Scan the records for the word "from". Copy each line that includes it.

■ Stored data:
^^^^^^^^^^^^^^^^
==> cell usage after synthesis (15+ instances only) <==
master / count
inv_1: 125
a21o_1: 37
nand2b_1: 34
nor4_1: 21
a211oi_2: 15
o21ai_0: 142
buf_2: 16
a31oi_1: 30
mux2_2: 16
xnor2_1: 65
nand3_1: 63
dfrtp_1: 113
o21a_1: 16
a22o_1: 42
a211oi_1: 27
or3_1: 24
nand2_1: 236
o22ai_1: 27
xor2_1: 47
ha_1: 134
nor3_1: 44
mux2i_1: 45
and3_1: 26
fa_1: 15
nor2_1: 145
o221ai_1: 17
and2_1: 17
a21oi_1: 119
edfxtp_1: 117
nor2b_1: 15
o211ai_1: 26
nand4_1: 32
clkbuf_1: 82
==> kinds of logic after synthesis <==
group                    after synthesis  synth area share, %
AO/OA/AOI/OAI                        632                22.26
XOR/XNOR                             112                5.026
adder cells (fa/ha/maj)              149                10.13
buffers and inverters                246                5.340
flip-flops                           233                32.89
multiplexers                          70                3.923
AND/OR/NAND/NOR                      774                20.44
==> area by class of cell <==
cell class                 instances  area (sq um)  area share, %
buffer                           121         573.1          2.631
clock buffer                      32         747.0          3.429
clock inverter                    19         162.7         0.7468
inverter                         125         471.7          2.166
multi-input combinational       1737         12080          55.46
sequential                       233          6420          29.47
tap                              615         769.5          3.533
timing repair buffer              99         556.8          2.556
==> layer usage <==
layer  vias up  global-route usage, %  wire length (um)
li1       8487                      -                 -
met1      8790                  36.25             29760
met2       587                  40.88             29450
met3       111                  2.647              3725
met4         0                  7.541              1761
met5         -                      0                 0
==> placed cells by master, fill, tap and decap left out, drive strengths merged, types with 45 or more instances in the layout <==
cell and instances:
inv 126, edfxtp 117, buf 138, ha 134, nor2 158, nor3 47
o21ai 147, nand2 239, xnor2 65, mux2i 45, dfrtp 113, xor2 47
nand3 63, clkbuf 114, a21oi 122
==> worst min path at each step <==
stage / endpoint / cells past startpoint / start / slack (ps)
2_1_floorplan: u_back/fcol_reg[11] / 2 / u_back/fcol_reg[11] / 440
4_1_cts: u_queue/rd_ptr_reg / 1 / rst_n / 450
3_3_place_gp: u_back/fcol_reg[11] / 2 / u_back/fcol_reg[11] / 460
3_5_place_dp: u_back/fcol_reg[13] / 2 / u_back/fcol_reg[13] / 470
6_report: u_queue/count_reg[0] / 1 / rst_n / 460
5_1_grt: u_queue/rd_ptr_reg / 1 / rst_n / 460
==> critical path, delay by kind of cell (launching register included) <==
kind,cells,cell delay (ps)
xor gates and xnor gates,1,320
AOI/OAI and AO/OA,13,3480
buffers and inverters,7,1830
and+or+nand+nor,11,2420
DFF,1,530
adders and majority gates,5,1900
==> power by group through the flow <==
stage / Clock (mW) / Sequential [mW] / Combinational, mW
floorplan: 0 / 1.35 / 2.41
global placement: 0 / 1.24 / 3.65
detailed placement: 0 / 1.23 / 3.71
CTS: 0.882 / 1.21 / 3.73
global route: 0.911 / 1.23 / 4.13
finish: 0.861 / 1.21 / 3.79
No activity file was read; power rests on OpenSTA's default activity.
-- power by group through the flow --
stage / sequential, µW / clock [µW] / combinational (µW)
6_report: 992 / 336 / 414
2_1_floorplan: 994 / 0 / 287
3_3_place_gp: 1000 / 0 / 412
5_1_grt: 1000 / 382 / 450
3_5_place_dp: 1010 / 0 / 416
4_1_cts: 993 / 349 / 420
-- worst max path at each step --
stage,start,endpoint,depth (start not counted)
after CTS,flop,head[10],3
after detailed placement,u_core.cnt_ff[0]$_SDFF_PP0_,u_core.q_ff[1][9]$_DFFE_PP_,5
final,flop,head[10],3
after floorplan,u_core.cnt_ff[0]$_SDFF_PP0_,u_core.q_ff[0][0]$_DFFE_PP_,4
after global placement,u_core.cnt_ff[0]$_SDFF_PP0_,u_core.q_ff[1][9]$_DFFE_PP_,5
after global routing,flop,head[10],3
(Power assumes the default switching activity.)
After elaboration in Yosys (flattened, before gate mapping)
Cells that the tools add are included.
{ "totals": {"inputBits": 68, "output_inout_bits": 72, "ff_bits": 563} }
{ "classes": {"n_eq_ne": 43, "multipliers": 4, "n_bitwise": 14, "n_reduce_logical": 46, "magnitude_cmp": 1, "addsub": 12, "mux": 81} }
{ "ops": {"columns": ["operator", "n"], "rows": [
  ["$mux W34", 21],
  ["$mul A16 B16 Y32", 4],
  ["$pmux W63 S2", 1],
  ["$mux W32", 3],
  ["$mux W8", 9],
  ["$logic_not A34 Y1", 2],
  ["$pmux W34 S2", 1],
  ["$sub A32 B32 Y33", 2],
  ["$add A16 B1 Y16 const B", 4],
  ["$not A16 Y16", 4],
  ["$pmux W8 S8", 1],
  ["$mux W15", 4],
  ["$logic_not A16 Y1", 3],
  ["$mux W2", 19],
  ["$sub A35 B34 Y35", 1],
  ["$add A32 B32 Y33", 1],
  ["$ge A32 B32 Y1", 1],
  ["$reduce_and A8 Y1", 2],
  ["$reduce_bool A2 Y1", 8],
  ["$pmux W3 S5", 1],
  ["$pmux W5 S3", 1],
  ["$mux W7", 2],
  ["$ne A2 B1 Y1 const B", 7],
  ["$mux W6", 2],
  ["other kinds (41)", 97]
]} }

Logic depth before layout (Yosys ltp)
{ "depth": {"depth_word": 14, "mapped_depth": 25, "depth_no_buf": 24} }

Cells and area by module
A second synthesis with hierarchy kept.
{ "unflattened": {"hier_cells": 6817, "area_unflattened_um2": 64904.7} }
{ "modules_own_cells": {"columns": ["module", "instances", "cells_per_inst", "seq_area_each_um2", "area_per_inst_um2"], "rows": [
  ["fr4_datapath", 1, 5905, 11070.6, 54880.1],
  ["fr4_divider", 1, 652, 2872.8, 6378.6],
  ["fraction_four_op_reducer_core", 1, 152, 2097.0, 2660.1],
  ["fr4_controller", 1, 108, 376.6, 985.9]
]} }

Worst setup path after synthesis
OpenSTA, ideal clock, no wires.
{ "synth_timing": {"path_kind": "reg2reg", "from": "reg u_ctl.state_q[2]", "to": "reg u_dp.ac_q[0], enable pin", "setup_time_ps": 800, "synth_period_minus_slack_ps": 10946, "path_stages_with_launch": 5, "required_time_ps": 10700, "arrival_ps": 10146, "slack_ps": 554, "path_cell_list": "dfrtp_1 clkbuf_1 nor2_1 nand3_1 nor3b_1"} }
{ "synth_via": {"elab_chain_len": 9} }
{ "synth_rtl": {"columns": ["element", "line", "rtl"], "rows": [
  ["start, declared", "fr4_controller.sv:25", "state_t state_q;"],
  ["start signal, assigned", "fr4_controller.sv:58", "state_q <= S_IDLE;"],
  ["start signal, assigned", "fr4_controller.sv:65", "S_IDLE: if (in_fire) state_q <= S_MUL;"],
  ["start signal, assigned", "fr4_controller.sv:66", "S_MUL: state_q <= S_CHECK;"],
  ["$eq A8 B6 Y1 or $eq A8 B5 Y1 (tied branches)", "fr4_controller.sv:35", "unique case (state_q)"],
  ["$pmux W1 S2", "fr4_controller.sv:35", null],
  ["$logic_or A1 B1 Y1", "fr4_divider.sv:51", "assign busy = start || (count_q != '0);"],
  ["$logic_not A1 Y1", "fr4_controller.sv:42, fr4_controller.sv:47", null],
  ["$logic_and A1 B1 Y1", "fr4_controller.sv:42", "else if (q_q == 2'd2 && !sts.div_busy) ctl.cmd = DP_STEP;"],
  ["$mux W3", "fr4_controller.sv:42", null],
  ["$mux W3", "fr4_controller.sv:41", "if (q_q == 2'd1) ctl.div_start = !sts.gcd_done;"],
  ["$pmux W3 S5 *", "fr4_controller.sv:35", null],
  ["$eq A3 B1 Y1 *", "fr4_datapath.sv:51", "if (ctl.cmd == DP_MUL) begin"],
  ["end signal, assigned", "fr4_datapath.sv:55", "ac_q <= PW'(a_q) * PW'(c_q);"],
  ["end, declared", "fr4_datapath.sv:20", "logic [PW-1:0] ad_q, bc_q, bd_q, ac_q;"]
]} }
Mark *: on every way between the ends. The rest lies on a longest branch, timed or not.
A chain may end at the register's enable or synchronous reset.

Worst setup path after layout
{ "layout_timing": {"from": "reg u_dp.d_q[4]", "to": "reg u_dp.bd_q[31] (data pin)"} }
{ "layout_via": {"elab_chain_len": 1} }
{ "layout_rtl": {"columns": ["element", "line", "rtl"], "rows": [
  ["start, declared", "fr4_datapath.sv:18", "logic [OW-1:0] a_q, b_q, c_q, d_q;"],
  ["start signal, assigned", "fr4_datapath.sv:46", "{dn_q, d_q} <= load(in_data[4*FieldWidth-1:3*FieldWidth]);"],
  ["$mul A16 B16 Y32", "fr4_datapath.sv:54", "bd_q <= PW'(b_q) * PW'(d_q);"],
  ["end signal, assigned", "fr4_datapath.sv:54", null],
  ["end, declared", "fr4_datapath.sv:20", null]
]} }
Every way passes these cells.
===== src/rtl/lgrf_pkg.sv =====
`default_nettype none

package lgrf_pkg;

   // defaults for the top level parameters
   localparam int MAX_RUN_DEF      = 32;
   localparam int SINE_ENTRIES_DEF = 1024;

   // field widths
   localparam int RANGE_W  = 16;
   localparam int TILT_W   = 16;
   localparam int ANGLE_W  = 16;
   localparam int HEIGHT_W = 14;
   localparam int SENSOR_W = 13;
   localparam int MINRUN_W = 6;

   // configuration port
   localparam int CSR_IDX_W  = 3;
   localparam int CSR_DATA_W = 16;

   typedef logic [CSR_IDX_W-1:0] csr_idx_type;

   localparam csr_idx_type CSR_FILTER_ENABLE = 3'd0;
   localparam csr_idx_type CSR_FLOOR_HEIGHT  = 3'd1;
   localparam csr_idx_type CSR_CEIL_HEIGHT   = 3'd2;
   localparam csr_idx_type CSR_SENSOR_HEIGHT = 3'd3;
   localparam csr_idx_type CSR_MOUNT_YAW     = 3'd4;
   localparam csr_idx_type CSR_MIN_RUN       = 3'd5;
   localparam csr_idx_type CSR_START_ANGLE   = 3'd6;
   localparam csr_idx_type CSR_ANGLE_STEP    = 3'd7;

   // sine polynomial coefficients, Q14
   localparam logic [16:0] SIN_C1 = 17'd51472;
   localparam logic [16:0] SIN_C2 = 17'd21167;
   localparam logic [15:0] SIN_C3 = 16'd2463;
   localparam logic [15:0] QUARTER_TURN = 16'd16384;

endpackage

`default_nettype wire


===== src/rtl/lgrf_if.sv =====
`default_nettype none

// beam item channel
interface lgrf_req_if;
   logic                                  valid;
   logic                                  ready;
   logic        [lgrf_pkg::RANGE_W-1:0]   range_mm;
   logic                                  range_finite;
   logic signed [lgrf_pkg::TILT_W-1:0]    tilt_x;
   logic signed [lgrf_pkg::TILT_W-1:0]    tilt_y;
   logic                                  tilt_valid;
   logic                                  scan_end;

   modport source (output valid, range_mm, range_finite, tilt_x, tilt_y, tilt_valid,
                   scan_end, input ready);
   modport sink   (input valid, range_mm, range_finite, tilt_x, tilt_y, tilt_valid,
                   scan_end, output ready);
endinterface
^^^^^^^^^^^^^^^^
■ ANSWER SPACE:
{ "synth_timing": {"path_kind": "reg2reg", "from": "reg u_ctl.state_q[2]", "to": "reg u_dp.ac_q[0], enable pin", "setup_time_ps": 800, "synth_period_minus_slack_ps": 10946, "path_stages_with_launch": 5, "required_time_ps": 10700, "arrival_ps": 10146, "slack_ps": 554, "path_cell_list": "dfrtp_1 clkbuf_1 nor2_1 nand3_1 nor3b_1"} }
{ "layout_timing": {"from": "reg u_dp.d_q[4]", "to": "reg u_dp.bd_q[31] (data pin)"} }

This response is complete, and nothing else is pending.